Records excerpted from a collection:
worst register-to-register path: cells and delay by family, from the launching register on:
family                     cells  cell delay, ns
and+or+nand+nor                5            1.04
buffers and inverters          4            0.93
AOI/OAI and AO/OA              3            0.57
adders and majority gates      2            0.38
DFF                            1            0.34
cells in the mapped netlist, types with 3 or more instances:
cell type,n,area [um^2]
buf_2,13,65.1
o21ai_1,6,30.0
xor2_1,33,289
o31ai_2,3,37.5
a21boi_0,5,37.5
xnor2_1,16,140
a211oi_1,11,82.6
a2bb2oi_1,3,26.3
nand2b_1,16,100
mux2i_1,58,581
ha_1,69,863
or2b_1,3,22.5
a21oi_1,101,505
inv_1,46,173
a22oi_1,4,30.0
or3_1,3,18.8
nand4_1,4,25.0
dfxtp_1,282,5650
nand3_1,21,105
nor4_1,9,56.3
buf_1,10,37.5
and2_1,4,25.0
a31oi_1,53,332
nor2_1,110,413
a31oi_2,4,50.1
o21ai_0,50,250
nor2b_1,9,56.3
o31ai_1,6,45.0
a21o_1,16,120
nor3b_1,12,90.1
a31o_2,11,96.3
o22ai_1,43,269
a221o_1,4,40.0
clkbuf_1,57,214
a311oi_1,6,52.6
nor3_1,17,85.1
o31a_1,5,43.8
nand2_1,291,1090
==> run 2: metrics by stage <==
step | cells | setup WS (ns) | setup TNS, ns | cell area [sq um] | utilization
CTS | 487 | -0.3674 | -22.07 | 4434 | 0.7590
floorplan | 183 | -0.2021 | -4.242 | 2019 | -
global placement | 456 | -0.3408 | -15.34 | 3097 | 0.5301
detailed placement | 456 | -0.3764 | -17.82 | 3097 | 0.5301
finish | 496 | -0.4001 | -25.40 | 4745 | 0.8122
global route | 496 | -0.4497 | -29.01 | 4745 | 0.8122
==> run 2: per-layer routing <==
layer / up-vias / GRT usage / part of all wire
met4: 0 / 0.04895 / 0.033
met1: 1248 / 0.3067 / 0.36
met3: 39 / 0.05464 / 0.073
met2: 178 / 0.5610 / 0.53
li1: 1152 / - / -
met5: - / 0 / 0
File: src/rtl/riscv_regfile_mp_pkg.sv
// Shared configuration for the multi-port register file: default data width and register counts.
// The optional write-to-read bypass is enabled by defining RISCV_REGFILE_BYPASS_EN (undefined by default).
`ifndef XLEN
`define XLEN 32
`endif

package riscv_regfile_mp_pkg;
    localparam int RV32I_NREG = 32;
    localparam int RV32E_NREG = 16;
    localparam int RV32I_AW   = $clog2(RV32I_NREG);
    localparam int RV32E_AW   = $clog2(RV32E_NREG);
endpackage

File: src/rtl/riscv_regfile_wrsel.sv
// Resolves the write enable and write data for one register address across all write ports.
// Higher port index wins. Address 0 never matches.
module riscv_regfile_wrsel
    import riscv_regfile_mp_pkg::*;
#(
    parameter int XLEN = `XLEN,
    parameter int AW   = RV32I_AW,
    parameter int NWR  = 1
) (
    input  logic [AW-1:0]       i_addr,
    input  logic [NWR-1:0]      i_wr_en,
    input  logic [NWR*AW-1:0]   i_wr_addr,
    input  logic [NWR*XLEN-1:0] i_wr_data,
    output logic                o_hit,
    output logic [XLEN-1:0]     o_data
);

    always_comb begin
        o_hit  = 1'b0;
        o_data = '0;
        for (int j = 0; j < NWR; j++) begin
            if (i_wr_en[j] && (i_wr_addr[j*AW +: AW] == i_addr) && (i_addr != '0)) begin
                o_hit  = 1'b1;
                o_data = i_wr_data[j*XLEN +: XLEN];
            end
        end
    end

endmodule

File: src/rtl/riscv_regfile_mp.sv
// Multi-port integer register file with a per-register pending-write scoreboard.
// Define RISCV_REGFILE_BYPASS_EN to forward same-cycle write data to the read ports.
module riscv_regfile_mp
    import riscv_regfile_mp_pkg::*;
#(
    parameter int XLEN = `XLEN,
    parameter int NREG = RV32I_NREG,
    parameter int AW   = $clog2(NREG),
    parameter int NRD  = 2,
    parameter int NWR  = 1
) (
    input  logic                i_clk,
    input  logic                i_rstn,
    input  logic [NRD*AW-1:0]   i_rd_addr,
    output logic [NRD*XLEN-1:0] o_rd_data,
    output logic [NRD-1:0]      o_rd_busy,
    input  logic [NWR-1:0]      i_wr_en,
    input  logic [NWR*AW-1:0]   i_wr_addr,
    input  logic [NWR*XLEN-1:0] i_wr_data,
    input  logic                i_sb_set,
    input  logic [AW-1:0]       i_sb_addr,
    output logic [AW:0]         o_busy_cnt
);

    logic [XLEN-1:0] rf_q [NREG];
    logic [XLEN-1:0] wr_data [NREG];
    logic [NREG-1:0] wr_hit;
    logic [NREG-1:0] busy_q;
    logic [NREG-1:0] busy_d;
    logic [NREG-1:0] sb_set_vec;
    logic [AW:0]     cnt_q;
    logic [AW:0]     cnt_d;
    logic [AW:0]     n_clr;
    logic            n_set;

    for (genvar g = 0; g < NREG; g++) begin : g_wrsel
        riscv_regfile_wrsel #(
            .XLEN (XLEN),
            .AW   (AW),
            .NWR  (NWR)
        ) u_wrsel (
            .i_addr    (AW'(g)),
            .i_wr_en   (i_wr_en),
            .i_wr_addr (i_wr_addr),
            .i_wr_data (i_wr_data),
            .o_hit     (wr_hit[g]),
            .o_data    (wr_data[g])
        );
    end

    // Register 0 is reset like the others but never loaded, so it reads 0 forever.
    always_ff @(posedge i_clk or negedge i_rstn) begin
        if (!i_rstn) begin
            for (int i = 0; i < NREG; i++) begin
                rf_q[i] <= '0;
            end
        end else begin
            for (int i = 1; i < NREG; i++) begin
                if (wr_hit[i]) begin
                    rf_q[i] <= wr_data[i];
                end
            end
        end
    end

    always_comb begin
        sb_set_vec = '0;
        if (i_sb_set && (i_sb_addr != '0)) begin
            sb_set_vec[i_sb_addr] = 1'b1;
        end
    end

    // A set wins over a clear of the same register: the newly issued producer is still in flight.
    assign busy_d = sb_set_vec | (busy_q & ~wr_hit);

    always_comb begin
        n_clr = '0;
        for (int i = 0; i < NREG; i++) begin
            n_clr = n_clr + (AW+1)'(busy_q[i] & wr_hit[i] & ~sb_set_vec[i]);
        end
        n_set = |(sb_set_vec & ~busy_q);
        cnt_d = cnt_q + (AW+1)'(n_set) - n_clr;
    end

    always_ff @(posedge i_clk or negedge i_rstn) begin
        if (!i_rstn) begin
            busy_q <= '0;
            cnt_q  <= '0;
        end else begin
            busy_q <= busy_d;
            cnt_q  <= cnt_d;
        end
    end

    assign o_busy_cnt = cnt_q;

    for (genvar k = 0; k < NRD; k++) begin : g_rd
        logic [AW-1:0]   rd_addr;
        logic [XLEN-1:0] rd_data;
        logic            rd_busy;

        assign rd_addr = i_rd_addr[k*AW +: AW];

`ifdef RISCV_REGFILE_BYPASS_EN
        logic            byp_hit;
        logic [XLEN-1:0] byp_data;

        riscv_regfile_wrsel #(
            .XLEN (XLEN),
            .AW   (AW),
            .NWR  (NWR)
        ) u_byp (
            .i_addr    (rd_addr),
            .i_wr_en   (i_wr_en),
            .i_wr_addr (i_wr_addr),
            .i_wr_data (i_wr_data),
            .o_hit     (byp_hit),
            .o_data    (byp_data)
        );

        assign rd_data = byp_hit ? byp_data : rf_q[rd_addr];
        assign rd_busy = busy_q[rd_addr] & ~byp_hit;
`else
        assign rd_data = rf_q[rd_addr];
        assign rd_busy = busy_q[rd_addr];
`endif

        // Gated by reset so a forwarded write cannot leak out while reset is held.
        assign o_rd_data[k*XLEN +: XLEN] = i_rstn ? rd_data : '0;
        assign o_rd_busy[k]              = i_rstn & rd_busy;
    end

endmodule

What is being asked:
From the data above, output only the lines between the line containing "a2bb2oi_1,3,26.3" and the line containing "nand2_1,291,1090", inclusive, exactly as written.

Final answer:
a2bb2oi_1,3,26.3
nand2b_1,16,100
mux2i_1,58,581
ha_1,69,863
or2b_1,3,22.5
a21oi_1,101,505
inv_1,46,173
a22oi_1,4,30.0
or3_1,3,18.8
nand4_1,4,25.0
dfxtp_1,282,5650
nand3_1,21,105
nor4_1,9,56.3
buf_1,10,37.5
and2_1,4,25.0
a31oi_1,53,332
nor2_1,110,413
a31oi_2,4,50.1
o21ai_0,50,250
nor2b_1,9,56.3
o31ai_1,6,45.0
a21o_1,16,120
nor3b_1,12,90.1
a31o_2,11,96.3
o22ai_1,43,269
a221o_1,4,40.0
clkbuf_1,57,214
a311oi_1,6,52.6
nor3_1,17,85.1
o31a_1,5,43.8
nand2_1,291,1090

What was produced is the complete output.